**TASK GOAL**
Could you give the records below again exactly as they stand?
START INFORMATION
--- config.mk ---
export PLATFORM = sky130hd
export DESIGN_NAME = arc4_ctrl_flat
export DESIGN_NICKNAME = d
export VERILOG_FILES = /design/src/rtl/arc4_ctrl_if.sv /design/src/rtl/arc4_ctrl.sv /design/src/flat_wrapper.sv
export SDC_FILE = /design/constraint.sdc
export NUM_CORES = 1
export LEC_CHECK = 0
export ABC_CLOCK_PERIOD_IN_PS = 3400
export CAP_MARGIN = 10
export CORE_MARGIN = 3
export CORE_UTILIZATION = 36
export DETAILED_ROUTE_END_ITERATION = 8
export PLACE_DENSITY = 0.86
export REMOVE_ABC_BUFFERS = 1
export SLEW_MARGIN = 20
export SYNTH_ARGS = -nofsm -noshare
export SYNTH_HDL_FRONTEND = slang
export SYNTH_SLANG_ARGS = --single-unit
--- constraint.sdc ---
create_clock -name clk -period 3.4 [get_ports clk]
set_input_delay 0.68 -clock clk [delete_from_list [all_inputs] [get_ports clk]]
set_output_delay 0.68 -clock clk [all_outputs]
set_load 0.02 [all_outputs]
END INFORMATION
**ANSWER FOR THIS EXERCISE**
--- config.mk ---
export PLATFORM = sky130hd
export DESIGN_NAME = arc4_ctrl_flat
export DESIGN_NICKNAME = d
export VERILOG_FILES = /design/src/rtl/arc4_ctrl_if.sv /design/src/rtl/arc4_ctrl.sv /design/src/flat_wrapper.sv
export SDC_FILE = /design/constraint.sdc
export NUM_CORES = 1
export LEC_CHECK = 0
export ABC_CLOCK_PERIOD_IN_PS = 3400
export CAP_MARGIN = 10
export CORE_MARGIN = 3
export CORE_UTILIZATION = 36
export DETAILED_ROUTE_END_ITERATION = 8
export PLACE_DENSITY = 0.86
export REMOVE_ABC_BUFFERS = 1
export SLEW_MARGIN = 20
export SYNTH_ARGS = -nofsm -noshare
export SYNTH_HDL_FRONTEND = slang
export SYNTH_SLANG_ARGS = --single-unit
--- constraint.sdc ---
create_clock -name clk -period 3.4 [get_ports clk]
set_input_delay 0.68 -clock clk [delete_from_list [all_inputs] [get_ports clk]]
set_output_delay 0.68 -clock clk [all_outputs]
set_load 0.02 [all_outputs]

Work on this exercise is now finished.